Last week I was eating lunch at a local Chick-Fil-A when I noticed a young women with Down syndrome working at this particular location. (As a parent of a child with Down syndrome I’m hyper aware anytime a see someone with Down syndrome, especially when they are working. It encourages me!) As I was getting my lunch I overheard another employee ask her to wipe off a huge stack of plastic trays and place a paper tray liner on them.
I sat down to eat my lunch and watched as the women with Down syndrome faithfully preformed the task assigned to her. I started to think about my own son. How I deeply desire for him to do something “meaningful” with his life. Something more “important” than wiping off plastic trays.
“Meaning” Is Much More Than What You “Do”
I confess that I sometimes have a very small minded view of what it means for one to do something “meaningful” with ones life. Having “meaning” doesn’t mean you have to be a doctor, or a lawyer, or a pastor, or wear a suit everyday to work. No, meaningful work is something much deeper than that.
Webster’s directory defines “meaningful” as:
having a meaning or purpose
Did you catch that? Meaningful work means that you have meaning or that you have a purpose as you work. It’s not about your specific job description or tasks assigned to you – it’s about you! No matter what you do in life, if you wake up everyday with a purpose, your work is meaningful!
It doesn’t matter if you’re wiping down plastic trays, or preforming heart surgery – you can determine if your work is meaningful or not.
Your meaning doesn’t come from what you do, it comes from who you are!
What’s Your Purpose?
The question you have to ask yourself is, “Why do I do what I do?” Why do you get out of bed every morning and do what you do? If you say, “for a paycheck” I want you to think bigger than that. I want you to ask yourself why do you do what you do? Answer that question, then wake up every day and live that out!
For the girl with Down syndrome working at this Chick-Fil-A I bet she would say something like, ” to contribute to society,” or to “show the world that people with Down syndrome can work just like everyone else” or something to that effect.

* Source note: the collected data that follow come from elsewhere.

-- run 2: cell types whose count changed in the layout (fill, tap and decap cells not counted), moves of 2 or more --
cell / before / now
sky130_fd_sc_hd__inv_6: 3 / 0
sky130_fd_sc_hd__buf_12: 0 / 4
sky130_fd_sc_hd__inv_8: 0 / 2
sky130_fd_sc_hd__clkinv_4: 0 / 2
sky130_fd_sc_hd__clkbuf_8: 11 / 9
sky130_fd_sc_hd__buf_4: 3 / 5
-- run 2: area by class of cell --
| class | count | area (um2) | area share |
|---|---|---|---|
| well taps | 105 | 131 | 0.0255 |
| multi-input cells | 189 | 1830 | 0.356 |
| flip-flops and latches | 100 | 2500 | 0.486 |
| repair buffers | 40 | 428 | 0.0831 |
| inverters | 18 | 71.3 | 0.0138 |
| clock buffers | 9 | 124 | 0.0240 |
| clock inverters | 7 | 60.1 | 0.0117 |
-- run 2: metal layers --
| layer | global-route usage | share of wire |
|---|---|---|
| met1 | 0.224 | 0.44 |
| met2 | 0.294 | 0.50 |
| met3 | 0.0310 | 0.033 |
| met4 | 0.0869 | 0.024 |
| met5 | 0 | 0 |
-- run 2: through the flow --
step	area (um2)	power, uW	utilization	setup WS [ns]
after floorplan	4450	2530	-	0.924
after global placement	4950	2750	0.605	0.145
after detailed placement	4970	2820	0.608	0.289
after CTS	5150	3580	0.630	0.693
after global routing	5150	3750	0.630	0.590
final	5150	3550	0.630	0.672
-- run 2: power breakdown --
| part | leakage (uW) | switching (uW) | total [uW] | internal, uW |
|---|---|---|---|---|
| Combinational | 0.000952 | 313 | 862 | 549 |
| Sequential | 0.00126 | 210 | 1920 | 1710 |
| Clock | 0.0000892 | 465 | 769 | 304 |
`config.mk`:
```
export PLATFORM = sky130hd
export DESIGN_NAME = dcache_ctrl_flat
export DESIGN_NICKNAME = d
export VERILOG_FILES = /design/src/rtl/dcache_if.sv /design/src/rtl/dcache_ctrl.sv /design/src/flat_wrapper.sv
export SDC_FILE = /design/constraint.sdc
export NUM_CORES = 2
export LEC_CHECK = 0
export ABC_AREA = 0
export CORE_ASPECT_RATIO = 1.1
export CORE_MARGIN = 2
export CORE_UTILIZATION = 25
export DETAILED_ROUTE_END_ITERATION = 12
export PLACE_DENSITY_LB_ADDON = 0.2
export SLEW_MARGIN = 5
export SYNTH_ARGS = -nofsm -noshare
export SYNTH_HDL_FRONTEND = slang
export SYNTH_SLANG_ARGS = --single-unit
```
`constraint.sdc`:
```
create_clock -name clk_i -period 8.4 [get_ports clk_i]
set_input_delay 2.52 -clock clk_i [delete_from_list [all_inputs] [get_ports clk_i]]
set_output_delay 2.52 -clock clk_i [all_outputs]
set_load 0.1 [all_outputs]
```
`src/rtl/store_field.sv`:
```
// rtl/store_field.sv - MIX partial-field store (STA..STZ) read-modify-write unit
// Define STORE_FULLWORD_BYPASS_EN to write F=(0:5) directly without the read.
module store_field #(
    parameter int MEM_WORDS = 4000
) (
    input  logic        clk,
    input  logic        reset_n,
    input  logic        start,
    input  logic [11:0] addr,
    input  logic [5:0]  field,
    input  logic [30:0] data,
    output logic        busy,
    output logic        done,
    output logic        err,
    output logic [11:0] mem_addr,
    output logic        mem_rd,
    input  logic [30:0] mem_rdata,
    output logic        mem_we,
    output logic [30:0] mem_wdata
);

    typedef enum logic [2:0] {IDLE, READ, LATCH, WRITE, FAIL} state_t;

    state_t      state, state_nx;
    logic [11:0] addr_q, addr_nx;
    logic [2:0]  l_q, l_nx, r_q, r_nx;
    logic [30:0] data_q, data_nx;
    logic        busy_nx, done_nx, err_nx, rd_nx, we_nx;
    logic [11:0] maddr_nx;
    logic [30:0] wdata_nx;
    logic        bad_field, bad_addr;

    // Bytes max(L,1)..R take the rightmost source bytes, right-aligned.
    function automatic logic [30:0] merge(input logic [30:0] old, input logic [30:0] src,
                                          input logic [2:0] l, input logic [2:0] r);
        logic [30:0] w;
        int          lo;
        w  = old;
        lo = (l == 3'd0) ? 1 : int'(l);
        if (l == 3'd0) begin
            w[30] = src[30];
        end
        for (int j = 1; j <= 5; j++) begin
            if (j >= lo && j <= int'(r)) begin
                w[(5 - j) * 6 +: 6] = src[(int'(r) - j) * 6 +: 6];
            end
        end
        return w;
    endfunction

    always_comb begin
        bad_field = (field[5:3] > field[2:0]) || (field[2:0] > 3'd5);
        bad_addr  = int'({20'd0, addr}) >= MEM_WORDS;
    end

    always_comb begin
        state_nx = state;
        addr_nx  = addr_q;
        l_nx     = l_q;
        r_nx     = r_q;
        data_nx  = data_q;
        wdata_nx = '0;
        case (state)
            IDLE: begin
                if (start) begin
                    addr_nx = addr;
                    l_nx    = field[5:3];
                    r_nx    = field[2:0];
                    data_nx = data;
                    if (bad_field || bad_addr) begin
                        state_nx = FAIL;
                    end
`ifdef STORE_FULLWORD_BYPASS_EN
                    else if (field == 6'd5) begin
                        state_nx = WRITE;
                        wdata_nx = data;
                    end
`endif
                    else begin
                        state_nx = READ;
                    end
                end
            end
            READ:  state_nx = LATCH;
            LATCH: begin
                state_nx = WRITE;
                wdata_nx = merge(mem_rdata, data_q, l_q, r_q);
            end
            WRITE:   state_nx = IDLE;
            FAIL:    state_nx = IDLE;
            default: state_nx = IDLE;
        endcase

        // Outputs are registered from the next state so nothing is combinational.
        busy_nx  = (state_nx != IDLE);
        rd_nx    = (state_nx == READ);
        we_nx    = (state_nx == WRITE);
        done_nx  = (state_nx == WRITE) || (state_nx == FAIL);
        err_nx   = (state_nx == FAIL);
        maddr_nx = busy_nx ? addr_nx : 12'd0;
    end

    always_ff @(posedge clk) begin
        if (!reset_n) begin
            state     <= IDLE;
            addr_q    <= '0;
            l_q       <= '0;
            r_q       <= '0;
            data_q    <= '0;
            busy      <= 1'b0;
            done      <= 1'b0;
            err       <= 1'b0;
            mem_rd    <= 1'b0;
            mem_we    <= 1'b0;
            mem_addr  <= '0;
            mem_wdata <= '0;
        end else begin
            state     <= state_nx;
            addr_q    <= addr_nx;
            l_q       <= l_nx;
            r_q       <= r_nx;
            data_q    <= data_nx;
            busy      <= busy_nx;
            done      <= done_nx;
            err       <= err_nx;
            mem_rd    <= rd_nx;
            mem_we    <= we_nx;
            mem_addr  <= maddr_nx;
            mem_wdata <= wdata_nx;
        end
    end

endmodule

```
File: src/rtl/rr_merge_arbiter.sv
// rr_merge_arbiter: merges NUM_INPUTS valid/ready FIFO streams into one
// registered output stream, tagging each beat with its source channel.
// Round-robin arbitration; a granted channel may hold the output for up to
// BURST_LEN consecutive beats, then the pointer rotates past it.
// Optional: define RR_MERGE_ARBITER_STATS_EN to add the saturating
// o_stall_count and per-channel o_grant_count counters.

`ifdef RR_MERGE_ARBITER_STATS_EN
// Per-lane 16-bit saturating event counter.
module rr_merge_sat_cnt (
  input  logic        i_clock,
  input  logic        i_reset_n,
  input  logic        i_inc,
  output logic [15:0] o_count
);
  // Count events, sticking at all-ones.
  always_ff @(posedge i_clock or negedge i_reset_n) begin
    if (!i_reset_n)                      o_count <= '0;
    else if (i_inc && o_count != 16'hFFFF) o_count <= o_count + 16'd1;
  end
endmodule
`endif

module rr_merge_arbiter #(
  parameter int WIDTH      = 8,
  parameter int NUM_INPUTS = 8,
  parameter int BURST_LEN  = 4
) (
  input  logic                          i_clock,
  input  logic                          i_reset_n,
  input  logic [NUM_INPUTS*WIDTH-1:0]   i_in_data,
  input  logic [NUM_INPUTS-1:0]         i_in_valid,
  output logic [NUM_INPUTS-1:0]         o_in_ready,
  output logic [WIDTH-1:0]              o_out_data,
  output logic [$clog2(NUM_INPUTS)-1:0] o_out_channel,
  output logic                          o_out_valid,
  input  logic                          i_out_ready
`ifdef RR_MERGE_ARBITER_STATS_EN
  ,
  output logic [15:0]                   o_stall_count,
  output logic [NUM_INPUTS*16-1:0]      o_grant_count
`endif
);

  localparam int         CW = $clog2(NUM_INPUTS);
  localparam logic [7:0] BL = 8'(BURST_LEN);

  localparam logic [0:0] ST_IDLE = 1'b0;
  localparam logic [0:0] ST_HOLD = 1'b1;

  logic [0:0]    state;
  logic [CW-1:0] ptr;
  logic [CW-1:0] owner;
  logic [CW-1:0] owner_inc;
  logic [7:0]    bcnt;

  logic [CW-1:0] grant;
  logic          grant_valid;
  logic          load;
  logic          xfer;
  logic [CW-1:0] idx;
  int            sum;

  logic [NUM_INPUTS-1:0][WIDTH-1:0] in_vec;
  assign in_vec = i_in_data;

  // Output register can take a beat when empty or being drained this cycle.
  assign load = !o_out_valid || i_out_ready;
  assign xfer = load && grant_valid;

  assign owner_inc = (owner == CW'(NUM_INPUTS - 1)) ? '0 : owner + 1'b1;

  // Grant select: the burst owner in HOLD, else the first valid from ptr.
  // The IDLE search runs highest offset first so the lowest offset wins.
  always_comb begin
    grant       = owner;
    grant_valid = 1'b0;
    idx         = '0;
    sum         = 0;
    if (state == ST_HOLD) begin
      grant_valid = i_in_valid[owner] && (bcnt < BL);
    end else begin
      for (int i = NUM_INPUTS - 1; i >= 0; i--) begin
        sum = int'(ptr) + i;
        if (sum >= NUM_INPUTS) sum = sum - NUM_INPUTS;
        idx = CW'(sum);
        if (i_in_valid[idx]) begin
          grant       = idx;
          grant_valid = 1'b1;
        end
      end
    end
  end

  // One-hot pop to the granted FIFO; silent while reset is held.
  always_comb begin
    o_in_ready = '0;
    if (i_reset_n && xfer) o_in_ready[grant] = 1'b1;
  end

  // Arbitration state; frozen whenever the output register is stalled.
  // In HOLD, the absence of a grant means either the owner ran dry or the
  // burst is complete, and both leave for IDLE past the owner.
  always_ff @(posedge i_clock or negedge i_reset_n) begin
    if (!i_reset_n) begin
      state <= ST_IDLE;
      ptr   <= '0;
      owner <= '0;
      bcnt  <= '0;
    end else if (load) begin
      if (state == ST_IDLE) begin
        if (xfer) begin
          state <= ST_HOLD;
          owner <= grant;
          bcnt  <= 8'd1;
        end
      end else if (xfer) begin
        bcnt <= bcnt + 8'd1;
      end else begin
        state <= ST_IDLE;
        ptr   <= owner_inc;
        bcnt  <= '0;
      end
    end
  end

  // Registered output stage; data/channel only move when a beat lands.
  always_ff @(posedge i_clock or negedge i_reset_n) begin
    if (!i_reset_n) begin
      o_out_valid   <= 1'b0;
      o_out_data    <= '0;
      o_out_channel <= '0;
    end else if (load) begin
      o_out_valid <= xfer;
      if (xfer) begin
        o_out_data    <= in_vec[grant];
        o_out_channel <= grant;
      end
    end
  end

`ifdef RR_MERGE_ARBITER_STATS_EN
  logic [NUM_INPUTS-1:0][15:0] gcnt;
  assign o_grant_count = gcnt;

  rr_merge_sat_cnt u_stall (
    .i_clock   (i_clock),
    .i_reset_n (i_reset_n),
    .i_inc     (o_out_valid && !i_out_ready),
    .o_count   (o_stall_count)
  );

  for (genvar g = 0; g < NUM_INPUTS; g++) begin : g_gcnt
    rr_merge_sat_cnt u_gcnt (
      .i_clock   (i_clock),
      .i_reset_n (i_reset_n),
      .i_inc     (xfer && (grant == CW'(g))),
      .o_count   (gcnt[g])
    );
  end
`endif

endmodule

File: config.mk
export PLATFORM = sky130hd
export DESIGN_NAME = rr_merge_arbiter
export DESIGN_NICKNAME = d
export VERILOG_FILES = /design/src/rtl/rr_merge_arbiter.sv
export SDC_FILE = /design/constraint.sdc
export NUM_CORES = 1
export LEC_CHECK = 0
export BUFFER_PORTS_ARGS = -buffer_cell sky130_fd_sc_hd__buf_2
export CAP_MARGIN = 20
export CORE_MARGIN = 3
export CORE_UTILIZATION = 47
export DETAILED_ROUTE_END_ITERATION = 6
export PLACE_DENSITY = 0.83
export RECOVER_POWER = 50
export SLEW_MARGIN = 10
export SYNTH_ARGS = -nofsm -noshare
export SYNTH_HDL_FRONTEND = slang
export SYNTH_SLANG_ARGS = --single-unit
File: constraint.sdc
create_clock -name i_clock -period 3.4 [get_ports i_clock]
set_input_delay 0.34 -clock i_clock [delete_from_list [all_inputs] [get_ports i_clock]]
set_output_delay 0.34 -clock i_clock [all_outputs]
set_load 0.005 [all_outputs]
==> summary.md, run 1 <==
| Metric | Value |
|---|---|
| Status | complete, but fails checks |
| Failing checks | setup timing |
| WS Path Type | reg -> out |
| GPL Wtd Cong | 0.969 |
| Area contributors post-synth | dfrtp_1 22%, mux2i_1 19%, mux4_2 8.3%, buf_6 3.0%, a211o_1 2.7% |
| H-tree levels | 1 |
| Pwr dens | 1250 nW/µm² |
| # fillers | 404 |
| Critical Path Start | ptr[1]$_DFFE_PN0P_ |
| Post-synthesis sequential area ratio | between 20% and 30% |
| Num CTS Buffers | 3 |
| Grt peak-use layer | met2 |
| Worst-skew pair later-pin latency | around 0.28 ns |
| Crit-path max FO | 8 |
| Setup tns final | -0.251 ns |
| Synth Instances | 303 |
| Port bufs | 94 |
| Leakage Power | 1.95 nW |
| Async SR Flop Fraction | between 90% and 100% |
| Multi-input logic area | 2420 µm² |
| Die width | 85.5 µm |
| Final setup fails | 4 |
| Peak VDD IR | ~700 µV |
| Slew @ Worst Pin | around 0.70 ns |
| Top-area cell type share of the netlist area | 21.9% |
| I/O pins | 95 |
| Power consumption | ~5.3 mW |
| Dpl ws | -0.0374 ns |
| Synth Area in Compound Gates | 19.4% |
| Clock Sinks | 26 |
| Final WS setup | -0.0862 ns |
| Synth Area in Simple Gates | 14.7% |
| Initial antenna violation count | 0 |
| Synthesis-stage register bit count | 26 |
| DRT iter0 DRCs | 333 |
| Num rows | 28 |
| Adder-cell share of the synthesized area | 2.11% |
| Synthesized Nets | 383 |
| Period utilisation layout | 103% |
| Crit path launch type | register |
| Max cap viols | 0 |
| Nets | 515 |
| Core area | 6030 µm² |
| Mapped Area | 2970 µm² |
| Height of the die | 85.5 µm |
| Post-synth EDFFs | 0 |
| All-layer global routing usage | 23.7% |
| ANT nets after route | 0 |
| M2 GR Usage | about 44% |
| Max Slew Vio Count | 0 |
| Critical path data required time | 3.06 ns |
| CTS max path bufs | 2 |
| Tmin final | about 3.5 ns |
| Fraction of layout cells with a size suffix above 1 | 52.1% |
| Most numerous cell in the Yosys netlist | mux2i_1 |
| Register area | 653 µm² |
| XOR/XNOR Fraction of Synth Area | 0.884% |
| Largest area contributor in the netlist | dfrtp_1 |
| Vias in the first global route | 2965 |
| DRC viols | 0 |
| Endpoints failing hold | 0 |
| Yosys warning count | 0 |
| Synth cell count leaders | 57 x mux2i_1, 26 x dfrtp_1, 15 x nand2_1 |
| Distinct cells, synth | 59 |
| Detailed placer's ending HPWL | about 6700 µm |
| Area Growth Syn to Fin | 43.7% |
| Max Clk Rate | 287 MHz |
| WL per Instance | 20.3 µm |
| Largest family of logic cells by synthesized area | multiplexers |
| Main synth FF type | dfrtp_1 |
| Final WL | 10400 µm |
| Global-route wire length before repair | between 10000 and 15000 µm |
| Initial DRT Pass Iterations | 5 |
| Met3 GRT Util | 2.31% |
| Fin Clk Skew | 0.00930 ns |
| Grt met1 use | a little under a third |
| CTS root buf | clkbuf_8 |
| R2R Path Start | ptr[1]$_DFFE_PN0P_ |
| CTS tree | done |
| Synthesized area per cell | 9.81 µm² |
| CTS clk-pin slew, worst paths | ~0.1 ns |
| Die Area | 7310 µm² |
| Crit end category | output pin |
| Via/cell ratio | 6.35 |
| Post-synthesis mux area share | 34.1% |
| Vias | between 3000 and 4000 |
| Arrival time at the worst endpoint | between 3 and 4 ns |
| Antenna diode count | 0 |
| Hold Crit Class | in -> async |
| Gr ovfl total | 0 |
| Hold_buf cts | 0 |
| Initial core utilization | 49.3% |
| RSZ-0062 raised after global routing | true |
| Slew margin rel. | about 53% |
| Largest net degree at the start of global routing | 29 |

Her work is extremely meaningful. Every day that she goes to work she has go deal with people starring at her, or talking down to her, or maybe even being afraid of her because they have never met anyone with Down syndrome before – yet she does it. She shakes off all of that, goes to work, and her life (and work) has great meaning, no matter what “task” she is doing.
Answer the question of “why” and not “what” and you’ll find much more “meaning” in whatever you do.
Noah’s Probably Not Going To Be a Doctor, Or a Lawyer, Or an Astronaut…and That’s Ok.
Noah has Down syndrome, and one of the characteristics of Down syndrome is cognitive delays. Unless there is some medical miracle in Noah’s lifetime that helps people with Down syndrome with this, his cognitive ability will more than likely prevent him from becoming a Doctor, or a lawyer, or an astronaut. Sometimes we say things like, “He can do anything he wants to.” As nice as that statement is, it isn’t true. It’s not putting a limit on Noah, it’s defining reality. Don’t get me wrong, if he really wants to try to become a Doctor, I’ll stay up with him and help him study for the MCAT every night, all night – that would be awesome!
The truth of the matter is, he may end up working at Chick-Fil-A, at a car dealership, or at one of the many other companies that hire people with “special needs.” As long as he goes to work every day understanding that his purpose doesn’t come form what he does, but from who he is, I’m good with that.
In fact, at only 6 years old, Noah’s life already has tremendous meaning, purpose, and impact. He reaches people all around the world through this blog, our Facebook page, and Instagram as he shows the world what life is like raising a chid with Down syndrome.
To the Girl Working at Chick-Fil-A…
To the girl working at Chick-Fil-A, thank you. Thank you for working hard and for showing the world every day just by your presence that people with Down syndrome are capable of working just like anyone else. Thank for probably putting up some ignorant people every day who say rude things (both knowingly and unknowingly.) Thanks for reminding my idea of “meaning”is pretty small sometimes. Thanks for paving the way for children like Noah to have jobs as they grow up. I don’t know you, but I appreciate you.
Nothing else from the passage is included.